Cholesterol is essential for normal neuronal function, but high blood cholesterol is a risk factor for Alzheimer’s disease (AD). Astrocytes undertake the bulk of cholesterol synthesis in the brain; however, under stress conditions neurons can also synthesise cholesterol. Previous work showed that the neuronal DNA damage response is associated with lower cognitive function at the earliest stages of AD neuropathology, and this is associated with reduced expression of genes for cholesterol biosynthetic enzymes. The hypothesis for this study was that cholesterol dysregulation in neurons and astrocytes contributes to dementia and to the progression of AD. This study sought to determine the changes in expression of cholesterol biosynthetic enzymes in neurons and astrocytes with AD progression in post-mortem human tissue and in human neuronal and astrocytic monocultures.
Expression of HMG CoA reductase (HMGCR), the rate-limiting enzyme for cholesterol synthesis, and Sterol Regulatory Element Binding-Protein 2 (SREBP2), a key transcription factor regulating expression of cholesterol biosynthetic enzymes was examined by immunohistochemistry in the temporal cortex (Brodmann area 21/22) in an ageing population-based sample derived from a sub-cohort (n=99) of the Cognitive Function and Ageing Study (CFAS). Expression of HMGCR was predominantly associated with cortical pyramidal neurons within the cortex, although HMGCR expression was also associated with cells morphologically resembling astrocytes and oligodendrocytes in the cortex and white matter border regions of some cases. Quantification by determining HMGCR percentage immunoreactivity demonstrated population variation in HMGCR expression but no significant association with dementia status, AD neuropathology, oxidative DNA damage or neuroinflammation. SREBP2 was localised to neurons and astrocytes in temporal cortex and white matter regions.

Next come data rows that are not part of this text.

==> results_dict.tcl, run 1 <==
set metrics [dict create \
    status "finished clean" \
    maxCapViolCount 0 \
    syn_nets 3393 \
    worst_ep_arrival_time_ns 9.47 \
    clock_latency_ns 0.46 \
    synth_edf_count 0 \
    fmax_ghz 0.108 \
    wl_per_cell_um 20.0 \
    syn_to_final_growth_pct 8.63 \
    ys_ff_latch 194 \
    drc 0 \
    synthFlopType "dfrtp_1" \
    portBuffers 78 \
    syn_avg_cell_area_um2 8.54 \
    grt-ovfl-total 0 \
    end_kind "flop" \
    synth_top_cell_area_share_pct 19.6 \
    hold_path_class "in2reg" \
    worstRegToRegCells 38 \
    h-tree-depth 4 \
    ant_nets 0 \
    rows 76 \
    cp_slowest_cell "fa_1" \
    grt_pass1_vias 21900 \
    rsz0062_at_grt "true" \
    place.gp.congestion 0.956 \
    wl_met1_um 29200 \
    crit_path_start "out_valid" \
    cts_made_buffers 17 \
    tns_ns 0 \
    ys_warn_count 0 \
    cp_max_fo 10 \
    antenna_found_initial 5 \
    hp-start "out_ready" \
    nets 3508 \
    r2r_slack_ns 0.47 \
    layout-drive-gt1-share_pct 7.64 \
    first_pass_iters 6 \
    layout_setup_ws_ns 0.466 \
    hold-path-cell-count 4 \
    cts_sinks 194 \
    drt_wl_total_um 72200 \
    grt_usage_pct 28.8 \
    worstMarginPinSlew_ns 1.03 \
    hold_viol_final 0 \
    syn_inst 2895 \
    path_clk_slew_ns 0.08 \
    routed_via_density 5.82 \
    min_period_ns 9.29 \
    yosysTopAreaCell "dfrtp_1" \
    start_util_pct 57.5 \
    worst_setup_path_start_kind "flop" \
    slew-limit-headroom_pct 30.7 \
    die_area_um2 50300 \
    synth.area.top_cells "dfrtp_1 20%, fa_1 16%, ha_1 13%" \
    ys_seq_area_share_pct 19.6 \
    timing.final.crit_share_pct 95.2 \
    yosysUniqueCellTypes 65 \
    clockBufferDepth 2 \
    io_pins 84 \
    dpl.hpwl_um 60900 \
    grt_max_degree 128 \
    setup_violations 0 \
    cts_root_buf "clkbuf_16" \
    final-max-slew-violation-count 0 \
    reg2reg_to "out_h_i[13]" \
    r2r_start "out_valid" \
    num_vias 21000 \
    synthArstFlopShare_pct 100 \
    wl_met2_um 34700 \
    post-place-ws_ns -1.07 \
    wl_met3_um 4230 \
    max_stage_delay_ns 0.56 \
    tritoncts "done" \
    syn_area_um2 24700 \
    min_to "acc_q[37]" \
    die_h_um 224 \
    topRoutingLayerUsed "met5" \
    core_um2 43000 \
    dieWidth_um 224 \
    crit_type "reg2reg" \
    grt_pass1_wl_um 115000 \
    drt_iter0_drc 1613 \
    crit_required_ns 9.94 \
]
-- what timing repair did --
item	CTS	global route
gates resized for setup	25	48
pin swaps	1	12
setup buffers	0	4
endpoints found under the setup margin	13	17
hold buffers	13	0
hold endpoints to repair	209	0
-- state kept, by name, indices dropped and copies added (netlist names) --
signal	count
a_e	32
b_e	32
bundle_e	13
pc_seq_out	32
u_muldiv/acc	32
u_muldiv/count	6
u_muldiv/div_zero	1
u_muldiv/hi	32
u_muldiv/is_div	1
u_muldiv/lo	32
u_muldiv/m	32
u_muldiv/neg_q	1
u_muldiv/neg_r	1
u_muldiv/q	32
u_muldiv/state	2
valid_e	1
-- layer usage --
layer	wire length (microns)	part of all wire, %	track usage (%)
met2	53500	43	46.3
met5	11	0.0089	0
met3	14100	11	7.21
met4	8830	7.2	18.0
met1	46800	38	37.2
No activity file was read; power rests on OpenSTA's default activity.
`src/rtl/pipe_skid_reg_if.sv`:
```
// pipe_skid_reg_if: valid/ready handshake bundle for the skid pipeline register
interface pipe_skid_reg_if #(parameter int DLEN = 32);
  logic            s_valid;
  logic            s_ready;
  logic [DLEN-1:0] s_data;
  logic            m_valid;
  logic            m_ready;
  logic [DLEN-1:0] m_data;
  logic [1:0]      occupancy;
  modport master(output s_valid, s_data, m_ready, input s_ready, m_valid, m_data, occupancy);
  modport slave(input s_valid, s_data, m_ready, output s_ready, m_valid, m_data, occupancy);
endinterface

```
`src/rtl/pipe_skid_reg.sv`:
```
// pipe_skid_reg: elastic pipeline register with one-entry skid buffer, fully registered handshake
module pipe_skid_reg #(parameter int DLEN = 32) (
  input logic             clk,
  input logic             rst_n,
  input logic             flush,
  pipe_skid_reg_if.slave  bus
);
  localparam logic [1:0] EMPTY = 2'd0;
  localparam logic [1:0] HALF  = 2'd1;
  localparam logic [1:0] FULL  = 2'd2;
  logic [1:0]      state, state_nxt;
  logic [DLEN-1:0] main, skid;
  logic            in_xfer, out_xfer;
  assign bus.m_valid   = state != EMPTY;
  assign bus.s_ready   = state != FULL;
  assign bus.m_data    = main;
  assign bus.occupancy = state;
  assign in_xfer       = bus.s_valid & bus.s_ready;
  assign out_xfer      = bus.m_valid & bus.m_ready;
  // next occupancy: +1 on accept-only, -1 on drain-only, unchanged otherwise
  always_comb begin
    state_nxt = state;
    if (in_xfer & ~out_xfer)
      state_nxt = state == EMPTY ? HALF : FULL;
    else if (out_xfer & ~in_xfer)
      state_nxt = state == FULL ? HALF : EMPTY;
  end
  // state and payload registers; flush empties without touching data so nothing goes X
  always_ff @(posedge clk or negedge rst_n) begin
    if (!rst_n) begin
      state <= EMPTY;
      main  <= '0;
      skid  <= '0;
    end else if (flush) begin
      state <= EMPTY;
    end else begin
      state <= state_nxt;
      if (in_xfer & (state == EMPTY | out_xfer))
        main <= bus.s_data;
      else if (state == FULL & out_xfer)
        main <= skid;
      if (in_xfer & state == HALF & ~out_xfer)
        skid <= bus.s_data;
    end
  end
endmodule
```
`src/flat_wrapper.sv`:
```
// flat-port wrapper written by rule: the top's interface ports become plain ports
module pipe_skid_reg_flat 
#(parameter int DLEN = 32)
  (clk, rst_n, flush, bus_s_valid, bus_s_data, bus_m_ready, bus_s_ready, bus_m_valid, bus_m_data, bus_occupancy);
  pipe_skid_reg_if #(.DLEN(DLEN)) bus_i ();
  input logic clk;
  input logic rst_n;
  input logic flush;
  input wire logic [$bits(bus_i.s_valid)-1:0] bus_s_valid;
  input wire logic [$bits(bus_i.s_data)-1:0] bus_s_data;
  input wire logic [$bits(bus_i.m_ready)-1:0] bus_m_ready;
  output wire logic [$bits(bus_i.s_ready)-1:0] bus_s_ready;
  output wire logic [$bits(bus_i.m_valid)-1:0] bus_m_valid;
  output wire logic [$bits(bus_i.m_data)-1:0] bus_m_data;
  output wire logic [$bits(bus_i.occupancy)-1:0] bus_occupancy;
  assign bus_i.s_valid = bus_s_valid;
  assign bus_i.s_data = bus_s_data;
  assign bus_i.m_ready = bus_m_ready;
  assign bus_s_ready = bus_i.s_ready;
  assign bus_m_valid = bus_i.m_valid;
  assign bus_m_data = bus_i.m_data;
  assign bus_occupancy = bus_i.occupancy;
  pipe_skid_reg #(.DLEN(DLEN)) u_core (.clk(clk), .rst_n(rst_n), .flush(flush), .bus(bus_i));
endmodule
```
--- config.mk ---
export PLATFORM = sky130hd
export DESIGN_NAME = lib_localbus_arb
export DESIGN_NICKNAME = d
export VERILOG_FILES = /design/src/rtl/localbus_pkg.sv /design/src/rtl/lib_rr_pick2.sv /design/src/rtl/lib_localbus_arb.sv
export SDC_FILE = /design/constraint.sdc
export NUM_CORES = 1
export LEC_CHECK = 0
export CAP_MARGIN = 20
export CORE_ASPECT_RATIO = 0.5
export CORE_MARGIN = 1.5
export CORE_UTILIZATION = 40
export CTS_CLUSTER_DIAMETER = 120
export CTS_CLUSTER_SIZE = 40
export DETAILED_ROUTE_END_ITERATION = 8
export PLACE_DENSITY_LB_ADDON = 0.12
export SLEW_MARGIN = 20
export SYNTH_ARGS = -nofsm -noshare
export SYNTH_HDL_FRONTEND = slang
export SYNTH_SLANG_ARGS = --single-unit
--- constraint.sdc ---
create_clock -name S_AXI_ACLK -period 2 [get_ports S_AXI_ACLK]
set_input_delay 0.2 -clock S_AXI_ACLK [delete_from_list [all_inputs] [get_ports S_AXI_ACLK]]
set_output_delay 0.2 -clock S_AXI_ACLK [all_outputs]
set_load 0.05 [all_outputs]
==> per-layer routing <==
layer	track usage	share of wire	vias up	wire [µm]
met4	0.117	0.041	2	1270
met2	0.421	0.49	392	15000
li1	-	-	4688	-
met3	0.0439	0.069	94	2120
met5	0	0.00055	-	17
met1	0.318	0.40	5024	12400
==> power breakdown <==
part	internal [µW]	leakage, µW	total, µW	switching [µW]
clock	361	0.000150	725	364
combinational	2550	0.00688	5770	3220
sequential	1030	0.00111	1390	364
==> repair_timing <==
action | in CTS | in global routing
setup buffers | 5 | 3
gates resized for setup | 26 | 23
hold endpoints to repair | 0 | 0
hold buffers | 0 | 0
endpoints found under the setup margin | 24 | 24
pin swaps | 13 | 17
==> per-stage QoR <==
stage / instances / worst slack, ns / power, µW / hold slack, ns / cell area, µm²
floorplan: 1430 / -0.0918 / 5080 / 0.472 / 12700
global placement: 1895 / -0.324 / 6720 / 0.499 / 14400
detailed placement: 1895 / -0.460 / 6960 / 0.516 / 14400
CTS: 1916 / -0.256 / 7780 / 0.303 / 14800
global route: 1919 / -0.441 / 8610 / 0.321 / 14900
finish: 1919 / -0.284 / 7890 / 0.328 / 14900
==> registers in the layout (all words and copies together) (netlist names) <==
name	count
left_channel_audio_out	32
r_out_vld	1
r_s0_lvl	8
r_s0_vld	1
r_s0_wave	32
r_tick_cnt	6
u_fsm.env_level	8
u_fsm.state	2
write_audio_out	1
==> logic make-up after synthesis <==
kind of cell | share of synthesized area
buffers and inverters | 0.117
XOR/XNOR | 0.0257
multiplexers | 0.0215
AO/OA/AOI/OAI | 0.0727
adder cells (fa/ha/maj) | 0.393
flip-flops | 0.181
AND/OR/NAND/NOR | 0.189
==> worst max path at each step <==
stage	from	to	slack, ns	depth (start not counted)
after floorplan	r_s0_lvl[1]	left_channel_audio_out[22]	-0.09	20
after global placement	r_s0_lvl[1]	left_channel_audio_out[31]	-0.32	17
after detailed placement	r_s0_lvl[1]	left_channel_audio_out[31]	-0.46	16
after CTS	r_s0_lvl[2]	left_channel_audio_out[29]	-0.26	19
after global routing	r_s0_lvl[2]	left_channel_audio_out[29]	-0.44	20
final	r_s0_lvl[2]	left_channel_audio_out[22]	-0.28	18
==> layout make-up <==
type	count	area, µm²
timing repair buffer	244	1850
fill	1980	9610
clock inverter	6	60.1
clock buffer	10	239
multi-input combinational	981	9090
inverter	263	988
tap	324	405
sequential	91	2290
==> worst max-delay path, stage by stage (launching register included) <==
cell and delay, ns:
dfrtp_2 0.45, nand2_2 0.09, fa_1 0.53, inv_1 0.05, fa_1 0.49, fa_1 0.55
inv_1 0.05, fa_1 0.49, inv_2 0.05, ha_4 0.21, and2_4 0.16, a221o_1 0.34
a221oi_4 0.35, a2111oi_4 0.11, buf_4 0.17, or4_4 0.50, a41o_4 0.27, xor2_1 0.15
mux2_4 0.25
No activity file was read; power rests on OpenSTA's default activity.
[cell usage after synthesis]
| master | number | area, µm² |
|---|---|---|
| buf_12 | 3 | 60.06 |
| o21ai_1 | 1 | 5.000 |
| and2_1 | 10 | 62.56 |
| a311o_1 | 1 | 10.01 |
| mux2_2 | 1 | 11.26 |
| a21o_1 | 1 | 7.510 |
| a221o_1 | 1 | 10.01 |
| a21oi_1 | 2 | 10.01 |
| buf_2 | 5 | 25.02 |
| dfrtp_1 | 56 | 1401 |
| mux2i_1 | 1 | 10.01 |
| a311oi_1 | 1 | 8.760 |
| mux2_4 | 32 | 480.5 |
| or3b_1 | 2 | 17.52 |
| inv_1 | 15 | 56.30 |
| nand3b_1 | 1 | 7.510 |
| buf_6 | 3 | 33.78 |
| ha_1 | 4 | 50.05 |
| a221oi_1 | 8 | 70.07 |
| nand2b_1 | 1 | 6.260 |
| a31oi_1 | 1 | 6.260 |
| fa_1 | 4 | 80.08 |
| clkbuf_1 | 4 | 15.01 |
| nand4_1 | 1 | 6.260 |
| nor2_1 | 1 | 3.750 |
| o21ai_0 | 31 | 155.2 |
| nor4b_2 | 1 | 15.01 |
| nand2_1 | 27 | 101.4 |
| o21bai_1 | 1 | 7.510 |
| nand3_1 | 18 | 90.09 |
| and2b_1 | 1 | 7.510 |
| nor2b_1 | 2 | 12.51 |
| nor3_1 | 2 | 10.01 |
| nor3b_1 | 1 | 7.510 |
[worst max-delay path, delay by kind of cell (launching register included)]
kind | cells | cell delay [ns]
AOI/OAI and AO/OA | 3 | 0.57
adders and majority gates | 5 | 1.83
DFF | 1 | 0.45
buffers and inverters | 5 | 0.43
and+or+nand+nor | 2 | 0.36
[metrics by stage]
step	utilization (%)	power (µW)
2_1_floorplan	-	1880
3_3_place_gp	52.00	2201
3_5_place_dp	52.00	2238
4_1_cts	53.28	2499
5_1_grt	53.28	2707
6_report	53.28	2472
==> config.mk <==
export PLATFORM = sky130hd
export DESIGN_NAME = set_value_editor_flat
export DESIGN_NICKNAME = d
export VERILOG_FILES = /design/src/rtl/set_value_editor_if.sv /design/src/rtl/set_value_editor.sv /design/src/flat_wrapper.sv
export SDC_FILE = /design/constraint.sdc
export NUM_CORES = 1
export LEC_CHECK = 0
export ABC_CLOCK_PERIOD_IN_PS = 2350
export CORE_MARGIN = 5
export CORE_UTILIZATION = 30
export DETAILED_ROUTE_END_ITERATION = 10
export HOLD_SLACK_MARGIN = 0.15
export PLACE_DENSITY = 0.57
export SYNTH_ARGS = -nofsm -noshare
export SYNTH_HDL_FRONTEND = slang
export SYNTH_SLANG_ARGS = --single-unit
export TNS_END_PERCENT = 100
==> constraint.sdc <==
create_clock -name clk -period 2.35 [get_ports clk]
set_clock_uncertainty 0.15 [all_clocks]
set_input_delay 0.47 -clock clk [delete_from_list [all_inputs] [get_ports clk]]
set_output_delay 0.47 -clock clk [all_outputs]
set_load 0.01 [all_outputs]
### src/rtl/time_entry_ctrl_pkg.sv
// Shared definitions for the microwave time-entry controller: FSM encoding,
// default key codes and BCD digit width.
package time_entry_ctrl_pkg;

  localparam int BCD_W = 4;
  localparam int NDIG  = 4;

  localparam logic [BCD_W-1:0] KEY_START_DEF = 4'hA;
  localparam logic [BCD_W-1:0] KEY_STOP_DEF  = 4'hB;

  typedef enum logic [2:0] {
    ST_IDLE  = 3'd0,
    ST_LOAD  = 3'd1,
    ST_RUN   = 3'd2,
    ST_PAUSE = 3'd3,
    ST_DONE  = 3'd4
  } state_e;

  function automatic logic is_digit(input logic [BCD_W-1:0] code);
    return code <= 4'd9;
  endfunction

endpackage

### src/rtl/time_entry_ctrl_buffer.sv
// Four-digit BCD entry buffer: shifts digits in from the right while the
// leading digit is still zero, and flags empty / seconds-in-range.
module bcd_entry_buffer
  import time_entry_ctrl_pkg::*;
(
  input  logic                       clk,
  input  logic                       rst,
  input  logic                       shift_i,
  input  logic                       clear_i,
  input  logic [BCD_W-1:0]           digit_i,
  output logic [NDIG-1:0][BCD_W-1:0] digits_o,
  output logic                       zero_o,
  output logic                       valid_o
);

  // [3]=min_tens, [2]=min_ones, [1]=sec_tens, [0]=sec_ones
  logic [NDIG-1:0][BCD_W-1:0] digits_q, digits_d;
  logic                       full;

  assign full = (digits_q[3] != '0);

  always_comb begin
    digits_d = digits_q;
    if (clear_i)
      digits_d = '0;
    else if (shift_i && !full)
      digits_d = {digits_q[2:0], digit_i};
  end

  always_ff @(posedge clk or posedge rst) begin
    if (rst) digits_q <= '0;
    else     digits_q <= digits_d;
  end

  assign digits_o = digits_q;
  assign zero_o   = (digits_q == '0);
  assign valid_o  = (digits_q[1] <= 4'd5);

endmodule
[config.mk]
export PLATFORM = sky130hd
export DESIGN_NAME = aes_v3_col_seq
export DESIGN_NICKNAME = d
export VERILOG_FILES = /design/src/rtl/aes_v3_pkg.sv /design/src/rtl/aes_v3_col_seq_if.sv /design/src/rtl/aes_sbox.sv /design/src/rtl/aes_v3_col_seq.sv
export SDC_FILE = /design/constraint.sdc
export NUM_CORES = 1
export LEC_CHECK = 0
export BUFFER_PORTS_ARGS = -buffer_cell sky130_fd_sc_hd__buf_2
export CAP_MARGIN = 20
export CORE_UTILIZATION = 25
export DETAILED_ROUTE_END_ITERATION = 7
export GPL_TIMING_DRIVEN = 0
export HOLD_SLACK_MARGIN = 0.12
export PLACE_DENSITY = 0.43
export REMOVE_ABC_BUFFERS = 1
export SLEW_MARGIN = 20
export SYNTH_ARGS = -nofsm -noshare
export SYNTH_HDL_FRONTEND = slang
export SYNTH_SLANG_ARGS = --single-unit
[constraint.sdc]
create_clock -name g_clk -period 23.5 [get_ports g_clk]
set_clock_uncertainty 0.2 [all_clocks]
set_input_delay 2.35 -clock g_clk [delete_from_list [all_inputs] [get_ports g_clk]]
set_output_delay 2.35 -clock g_clk [all_outputs]
set_load 0.02 [all_outputs]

Further work in post-mortem human tissue determined the expression of four key genes (HMGCR, CYP46A1, ABCA1 and SREBP2) involved with cholesterol biosynthesis and metabolism; in neuronal and astrocyte cell populations isolated from temporal cortex tissue by laser capture microdissection, from a sub-set of cases that included all Braak and Braak neurofibrillary tangle stages (n=32). Staging for tau pathology correlated with changes in neuronal gene expression of HMGCR, SREBP2 and ABCA1. Cholesterol concentration per mg of tissue was also determined in temporal cortex tissue using the Amplex Red cholesterol assay (n=63). Variation in tissue cholesterol concentration showed no significant association with dementia status, AD neuropathology, oxidative DNA damage or neuroinflammation. Furthermore, variation in HMGCR immunoreactivity and cholesterol biosynthetic gene expression in enriched samples of neurons and astrocytes isolated from temporal cortex did not correlate with temporal cortex cholesterol concentration. When tissue cholesterol concentration was categorically divided into tertiles and modelled using logistic regression analysis, moderate (OR:1.58, 95% CI: 0.39-6.43) and high (OR:1.44, 95% CI: 0.35-5.85) tissue cholesterol concentration was associated with dementia. However, the confidence intervals around these estimates were wide, indicating a high degree of uncertainty around the estimate.
In vitro work carried out in human neurons (LUHMES) and astrocytes (primary human foetal astrocytes) to determine the changes in expression of these genes in response to acute and a more chronic oxidative stress via a single and double exposure to H2O2. Both in vitro astrocytes and neurons expressed genes involved in cholesterol biosynthesis during neuronal proliferation, differentiation and in a post-mitotic state. Single and double exposure to 50 μM of H2O2 led to oxidative DNA damage in neurons and astrocytes, which persisted for 24 hrs and 96 hrs respectively. Preliminary data from stress experiments showed that the four key genes involved in cholesterol biosynthesis and metabolism (HMGCR, ABCA1, SREBP2 and APOE) were expressed in both cell types following a single and double exposure to H2O2. However; due to the COVID-19 pandemic, these experiments could not be completed.
In conclusion, this study has demonstrated that neurons possess the machinery to carry out de novo cholesterol biosynthesis in vivo and in vitro. Changes in gene expression of key regulators of cholesterol biosynthesis and metabolism alter with increasing tau pathology. However, these changes do not translate to changes in tissue cholesterol levels. This suggests that whilst there may be some dysregulation of cholesterol biosynthetic gene expression with increasing tau pathology, brain cholesterol itself is not altered by AD neuropathology and the association of altered brain cholesterol and dementia is weak.